● Exercise: Reproduce word for word the lines between those holding "Operators by type" and "A2 Y1 | 2 |", inclusive, and nothing else from the data below.

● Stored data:
================================

**src/rtl/ps_beacon_pkg.sv**
```systemverilog
package ps_beacon_pkg;
  typedef enum logic [1:0] {
    PS_AWAKE  = 2'd0,
    PS_SLEEP  = 2'd1,
    PS_DELAY  = 2'd2,
    PS_WAKING = 2'd3
  } ps_state_e;
endpackage

```
**src/rtl/ps_tbtt_counter.sv**
```systemverilog
module ps_tbtt_counter #(
  parameter int CNT_W = 7
) (
  input  logic             clk,
  input  logic             rst_n,
  input  logic             clear,
  input  logic             pulse,
  input  logic [CNT_W-1:0] target,
  output logic             hit
);
  logic [CNT_W-1:0] seen_q;

  // the pulse that matches the target ends the count
  assign hit = pulse && (seen_q == target);

  always_ff @(posedge clk) begin
    if (!rst_n || clear) seen_q <= '0;
    else if (pulse && !hit) seen_q <= seen_q + 1'b1;
  end

  // counting only ever moves up by one on a pulse
  p_count_step_r5: assert property (@(posedge clk) disable iff (!rst_n)
    (!clear && !pulse) |=> $stable(seen_q));
endmodule

```
**src/rtl/ps_tu_timer.sv**
```systemverilog
module ps_tu_timer #(
  parameter int CNT_W = 8
) (
  input  logic             clk,
  input  logic             rst_n,
  input  logic             load,
  input  logic [CNT_W-1:0] load_val,
  input  logic             tick,
  output logic             done
);
  logic [CNT_W-1:0] rem_q;

  assign done = (rem_q == '0);

  always_ff @(posedge clk) begin
    if (!rst_n) rem_q <= '0;
    else if (load) rem_q <= load_val;
    else if (tick && !done) rem_q <= rem_q - 1'b1;
  end

  // the remaining count only changes on a load or a tick
  p_hold_without_tick_r9: assert property (@(posedge clk) disable iff (!rst_n)
    (!load && !tick) |=> $stable(rem_q));
endmodule

```
**src/rtl/ps_beacon_ctrl.sv**
```systemverilog
module ps_beacon_ctrl #(
  parameter int TBTT_W = 7,
  parameter int DLY_W  = 8,
  parameter int LAT_W  = 4
) (
  input  logic              clk,
  input  logic              rst_n,
  input  logic              tbtt_pulse,
  input  logic              tu_tick,
  input  logic              sleep_req,
  input  logic              force_wake,
  input  logic              auto_wake,
  input  logic [TBTT_W-1:0] tbtt_num,
  input  logic [DLY_W-1:0]  wake_dly,
  input  logic [LAT_W-1:0]  wake_lat,
  output logic              pwr_awake,
  output logic              radio_en,
  output logic              radio_rdy
);
  import ps_beacon_pkg::*;

  ps_state_e state_q, state_d;
  logic      sleep_q;
  logic      sleep_rise;
  logic      host_wake;
  logic      beacon_ok;
  logic      beacon_hit;
  logic      dly_load, dly_done;
  logic      lat_load, lat_done;

  assign sleep_rise = sleep_req && !sleep_q;
  // force-wake wins; a dropped request also wakes
  assign host_wake  = force_wake || !sleep_req;
  assign beacon_ok  = tbtt_pulse && auto_wake && (state_q == PS_SLEEP) && !host_wake;

  ps_tbtt_counter #(.CNT_W(TBTT_W)) u_tbtt (
    .clk    (clk),
    .rst_n  (rst_n),
    .clear  (state_q == PS_AWAKE),
    .pulse  (beacon_ok),
    .target (tbtt_num),
    .hit    (beacon_hit)
  );

  ps_tu_timer #(.CNT_W(DLY_W)) u_dly (
    .clk      (clk),
    .rst_n    (rst_n),
    .load     (dly_load),
    .load_val (wake_dly),
    .tick     (tu_tick && (state_q == PS_DELAY)),
    .done     (dly_done)
  );

  ps_tu_timer #(.CNT_W(LAT_W)) u_lat (
    .clk      (clk),
    .rst_n    (rst_n),
    .load     (lat_load),
    .load_val (wake_lat),
    .tick     (tu_tick && (state_q == PS_WAKING)),
    .done     (lat_done)
  );

  always_comb begin
    state_d  = state_q;
    dly_load = 1'b0;
    lat_load = 1'b0;
    unique case (state_q)
      PS_AWAKE: begin
        if (sleep_rise && !force_wake) state_d = PS_SLEEP;
      end
      PS_SLEEP: begin
        if (host_wake) begin
          state_d  = PS_WAKING;
          lat_load = 1'b1;
        end else if (beacon_hit) begin
          state_d  = PS_DELAY;
          dly_load = 1'b1;
        end
      end
      PS_DELAY: begin
        if (host_wake || dly_done) begin
          state_d  = PS_WAKING;
          lat_load = 1'b1;
        end
      end
      PS_WAKING: begin
        if (lat_done) state_d = PS_AWAKE;
      end
      default: state_d = PS_AWAKE;
    endcase
  end

  always_ff @(posedge clk) begin
    if (!rst_n) begin
      state_q <= PS_AWAKE;
      sleep_q <= 1'b0;
    end else begin
      state_q <= state_d;
      sleep_q <= sleep_req;
    end
  end

  assign pwr_awake = (state_q == PS_AWAKE) || (state_q == PS_WAKING);
  assign radio_en  = (state_q == PS_AWAKE) || (state_q == PS_WAKING);
  assign radio_rdy = (state_q == PS_AWAKE);

  p_sleep_entry_r2: assert property (@(posedge clk) disable iff (!rst_n)
    (state_q == PS_AWAKE && sleep_req && !sleep_q && !force_wake) |=> !pwr_awake);

  p_force_wins_r3: assert property (@(posedge clk) disable iff (!rst_n)
    ((state_q == PS_SLEEP || state_q == PS_DELAY) && force_wake) |=> (radio_en && !radio_rdy));

  p_clear_wakes_r4: assert property (@(posedge clk) disable iff (!rst_n)
    ((state_q == PS_SLEEP || state_q == PS_DELAY) && !sleep_req) |=> radio_en);

  p_manual_ignores_beacon_r5: assert property (@(posedge clk) disable iff (!rst_n)
    (state_q == PS_SLEEP && !auto_wake && sleep_req && !force_wake) |=> (state_q == PS_SLEEP));

  p_ready_after_enable_r7: assert property (@(posedge clk) disable iff (!rst_n)
    $rose(radio_rdy) |-> $past(radio_en));

  p_ready_implies_enable_r8: assert property (@(posedge clk) disable iff (!rst_n)
    radio_rdy |-> radio_en);
endmodule

```
**config.mk**
```make
export PLATFORM = sky130hd
export DESIGN_NAME = ps_beacon_ctrl
export DESIGN_NICKNAME = d
export VERILOG_FILES = /design/src/rtl/ps_beacon_pkg.sv /design/src/rtl/ps_tbtt_counter.sv /design/src/rtl/ps_tu_timer.sv /design/src/rtl/ps_beacon_ctrl.sv
export SDC_FILE = /design/constraint.sdc
export NUM_CORES = 1
export LEC_CHECK = 0
export ABC_AREA = 1
export CORE_ASPECT_RATIO = 1.1
export CORE_MARGIN = 5
export CORE_UTILIZATION = 31
export DETAILED_ROUTE_END_ITERATION = 7
export GPL_TIMING_DRIVEN = 0
export PLACE_DENSITY = 0.59
export SYNTH_ARGS = -nofsm -noshare
export SYNTH_HDL_FRONTEND = slang
export SYNTH_HIERARCHICAL = 1
export SYNTH_SLANG_ARGS = --single-unit
```
**constraint.sdc**
```tcl
create_clock -name clk -period 2.15 [get_ports clk]
set_clock_uncertainty 0.2 [all_clocks]
set_input_delay 0.215 -clock clk [delete_from_list [all_inputs] [get_ports clk]]
set_output_delay 0.215 -clock clk [all_outputs]
set_load 0.03 [all_outputs]
```
## After elaboration in Yosys (flattened, before gate mapping)

Cells that the tools add are included.

| storage, ports and cells | value |
|---|---|
| bits in registers | 22 |
| bits in latches | 0 |
| RAM bits | 0 |
| memory bits (read-only) | 0 |
| bits of input ports | 26 |
| output and inout bits | 3 |
| memories kept | 0 |

| operators by class | value |
|---|---|
| $add $sub $neg | 3 |
| $mul | 0 |
| divide/modulo/power cells | 0 |
| magnitude comparators | 0 |
| equality and inequality tests | 8 |
| shifts and indexed selects | 0 |
| multiplexer cells | 16 |
| bitwise logic cells | 0 |
| reduce and logical (&&, ||, !) cells | 29 |

Operators by type and width:

| kind | count |
|---|---|
| $mux W8 | 2 |
| $logic_and A1 B1 Y1 | 11 |
| $mux W2 | 5 |
| $logic_not A1 Y1 | 8 |
| $logic_not A8 Y1 | 1 |
| $mux W4 | 2 |
| $pmux W2 S4 | 1 |
| $sub A8 B1 Y8 const B | 1 |
| $add A7 B1 Y7 const B | 1 |
| $eq A7 B7 Y1 | 1 |
| $mux W1 | 5 |
| $eq A2 B2 Y1 const B | 2 |
| $logic_not A4 Y1 | 1 |
| $logic_or A1 B1 Y1 | 4 |
| $ne A2 B1 Y1 const B | 2 |
| $reduce_and A4 Y1 | 1 |
| $reduce_bool A2 Y1 | 2 |
| $sub A4 B1 Y4 const B | 1 |
| $ne A3 B2 Y1 const B | 1 |
| $eq A2 B1 Y1 const B | 1 |
| $logic_not A2 Y1 | 1 |
| $ne A2 B2 Y1 const B | 1 |
| $pmux W1 S2 | 1 |

## Logic depth before layout (Yosys ltp)

| logic depth | value |
|---|---|
| word-level depth | 9 |
| depth in mapped cells | 16 |
| mapped depth without buffers | 14 |

## By module

The synthesis kept the hierarchy.

By module, submodules not included:

| module | instances | cells an instance | area each (um^2) |
|---|---|---|---|
| ps_tu_timer at u_dly | 1 | 104 | 600.6 |
| ps_tbtt_counter | 1 | 91 | 564.3 |
| ps_beacon_ctrl | 1 | 54 | 310.3 |
| ps_tu_timer at u_lat | 1 | 41 | 274.0 |

## Worst setup path after synthesis

No wires, ideal clock.

| timing path | value |
|---|---|
| kind | reg2reg |
| start point | register state_q[1] |
| end point | register u_dly.rem_q[1] |
| arrival time | 1896 ps |
| slack | -59 ps |
| stages on the path, launching flop included | 15 |
| period minus slack after synthesis | 2209 ps |
| cells stage by stage | dfxtp_1 inv_1 ha_1 nand3_1 nor2_1 inv_1 nor2_1 nand2_1 nor2_1 clkbuf_1 inv_2 nand2_4 clkinv_2 nor2_1 nor2_1 |

| between the ends | value |
|---|---|
| word-level cells in the longest chain between the ends | 8 |
| elaborated cells between the ends (all ways) | 12 |

RTL lines:

| what | RTL line | source |
|---|---|---|
| start, declared | ps_beacon_ctrl.sv:22 | `ps_state_e state_q, state_d;` |
| start signal, assigned | ps_beacon_ctrl.sv:98 | `state_q <= state_d;` |
| $eq A2 B1 Y1 * | ps_beacon_ctrl.sv:34 | `assign beacon_ok = tbtt_pulse && auto_wake && (state_q == PS_SLEEP) && !host_wake;` |
| $logic_and A1 B1 Y1 * (2 in a row) | ps_beacon_ctrl.sv:34 |  |
| named net beacon_ok | ps_beacon_ctrl.sv:26 | `logic beacon_ok;` |
| $logic_and A1 B1 Y1 * | ps_tbtt_counter.sv:14 | `assign hit = pulse && (seen_q == target);` |
| named net beacon_hit | ps_beacon_ctrl.sv:27 | `logic beacon_hit;` |
| $mux W1 * | ps_beacon_ctrl.sv:75 | `end else if (beacon_hit) begin` |
| $mux W1 * | ps_beacon_ctrl.sv:72 | `if (host_wake) begin` |
| $mux W1 * | ps_beacon_ctrl.sv:67 | `unique case (state_q)` |
| named net dly_load | ps_beacon_ctrl.sv:28 | `logic dly_load, dly_done;` |
| $mux W8 or $reduce_bool A2 Y1 (tied branches) | -- |  |
| end signal, assigned | ps_tu_timer.sv:17 | `else if (load) rem_q <= load_val;` |
| end signal, assigned | ps_tu_timer.sv:18 | `else if (tick && !done) rem_q <= rem_q - 1'b1;` |
| end, declared | ps_tu_timer.sv:11 | `logic [CNT_W-1:0] rem_q;` |

Mark *: on every way through the listed nets, which the timed path passes. The rest lies on a longest branch.
A chain may end at the register's enable or synchronous reset.

## Final worst setup path

| timing path | value |
|---|---|
| start point | input tbtt_num[6] |
| end point | register u_dly.rem_q[2] |

| between the ends | value |
|---|---|
| word-level cells in the longest chain between the ends | 6 |
| elaborated cells between the ends (all ways) | 7 |

RTL lines:

| what | RTL line | source |
|---|---|---|
| start, declared | ps_beacon_ctrl.sv:13 | `input logic [TBTT_W-1:0] tbtt_num,` |
| $eq A7 B7 Y1 * | ps_tbtt_counter.sv:14 |  |
| $logic_and A1 B1 Y1 * | ps_tbtt_counter.sv:14 |  |
| named net beacon_hit | ps_beacon_ctrl.sv:27 |  |
| $mux W1 * | ps_beacon_ctrl.sv:75 |  |
| $mux W1 * | ps_beacon_ctrl.sv:72 |  |
| $mux W1 * | ps_beacon_ctrl.sv:67 |  |
| named net dly_load | ps_beacon_ctrl.sv:28 |  |
| $mux W8 or $reduce_bool A2 Y1 (tied branches) | -- |  |

Marked as above.

==> flow_summary_export.csv <==
group,metric,value,unit
global_route,grtUsageTotal,11.48,%
clocking,clock_path_buffers,2,
timing,final-max-slew-violation-count,0,
detailed_routing,drt-vias-per-instance,4.322,
synthesis,syn_inst,290,
critical_path,reg2regPathDepth,14,
finish,layout.nets,365,
critical_path,path_max_fanout,6,
clocking,clockRootBuffer,"clkbuf_8",
timing,setup_viol_count_final,0,
finish,n_antenna_cell,0,
detailed_routing,ant_nets,0,
run_status,status,"finished clean",
synthesis,synth.avg_cell_area,6.032,um2
finish,final_cell_count_no_fill,404,
clocking,cts_tree,"built",
timing,slew_headroom,65.97,%
placed_design,dpl_cell_area,0.002125,mm2
clocking,cts-hold-fix-buffers,0,
synthesis,syn_area,0.001749,mm2
critical_path,reg2reg_to,"u_dly/rem_q[2]$_SDFFE_PN0P_",
global_route,grtUsageMet2,20.44,%
critical_path,rr_startpoint,"state_q[1]$_SDFFE_PN0P_",
floorplanning,die_h,88.78,um
global_route,top_usage_layer,"met2",
floorplanning,start_util,32.21,%
critical_path,startpoint_type,"input port",
finish,fin_util,42.83,%
clocking,cts_buffers,3,
min_path,hp-class,"reg2reg",
synthesis,synthFlopType,"dfxtp_1",
power_and_ir_drop,pwr-share-clk,15.3,%
finish,syn_to_final_growth,32.98,%
finish,stdcell_area,0.002326,mm2
floorplanning,fp-row-count,28,
synthesis,synth_edf_count,0,
critical_path,r2r_slack,120,ps
power_and_ir_drop,power.switching,762.7,uW
synthesis,synth-async-reset-ratio,0,%
floorplanning,io_pins,29,
timing,finalCriticalPeriod,2029,ps
clocking,insertion_delay,270,ps
global_route,met1_usage,13.69,%
power_and_ir_drop,powerDensity,750.1,mW/mm2
global_route,gr-total-overflow,0,
timing,tightest_slew,508.8,ps
timing,hold_slack,300.4,ps
floorplanning,fp.coreArea,0.005430,mm2
clocking,clk_pin_slew,80,ps
flow_run,maxCapViolations,0,
floorplanning,die_area,0.007246,mm2
placed_design,dpl.cell_count,393,
detailed_routing,detail_route.first_pass.iterations,4,
synthesis,synth_nets,324,
detailed_routing,route.detailed.drc,0,
power_and_ir_drop,pwr-share-comb,54.6,%
min_path,worstHoldPathCells,2,
timing,rsz0062_at_grt,"true",
timing,period_share,94.39,%
power_and_ir_drop,switching_share,43.71,%
timing,final_hold_viol_count,0,
min_path,hold_end,"u_lat/rem_q[3]$_SDFFE_PN0P_",
global_route,grt_max_degree,14,
critical_path,critPathKind,"in2reg",
min_path,min_from,"u_lat/rem_q[3]$_SDFFE_PN0P_",
power_and_ir_drop,seqPwrFrac,30.1,%
critical_path,worstPathRequired,2150,ps
detailed_routing,vias,1746,
timing,fmax,492.8,MHz
placed_design,place_hpwl,2.944,mm
critical_path,critPathCaptureType,"register",
synthesis,synth-seq-cells,22,
synthesis,synth-seq-area-share,25.18,%
clocking,htree_num_levels,1,
critical_path,crit_arrival,2030,ps
detailed_routing,finalWirelength,3.829,mm
detailed_routing,wire_per_inst,9.478,um
power_and_ir_drop,power.leakage,0.001086,uW
global_route,met3_usage,1.527,%
power_and_ir_drop,ir_drop,0.7854,mV
floorplanning,die_width,81.62,um
finish,drive_gt1_share,22.19,%
clocking,cts.sinks,22,
power_and_ir_drop,p_int,982.1,uW
detailed_routing,drt_iter0_markers,32,
placed_design,place_congestion,0.8247,
global_route,grt_pass1_wl,6.651,mm
global_route,grt_antenna_before_repair,0,
placed_design,io_buffers,28,
global_route,grt_pass1_vias,1618,
synthesis,yosysWarnings,6,
synthesis,synthDistinctLibCells,31,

================================

● Response to the exercise:
Operators by type and width:

| kind | count |
|---|---|
| $mux W8 | 2 |
| $logic_and A1 B1 Y1 | 11 |
| $mux W2 | 5 |
| $logic_not A1 Y1 | 8 |
| $logic_not A8 Y1 | 1 |
| $mux W4 | 2 |
| $pmux W2 S4 | 1 |
| $sub A8 B1 Y8 const B | 1 |
| $add A7 B1 Y7 const B | 1 |
| $eq A7 B7 Y1 | 1 |
| $mux W1 | 5 |
| $eq A2 B2 Y1 const B | 2 |
| $logic_not A4 Y1 | 1 |
| $logic_or A1 B1 Y1 | 4 |
| $ne A2 B1 Y1 const B | 2 |
| $reduce_and A4 Y1 | 1 |
| $reduce_bool A2 Y1 | 2 |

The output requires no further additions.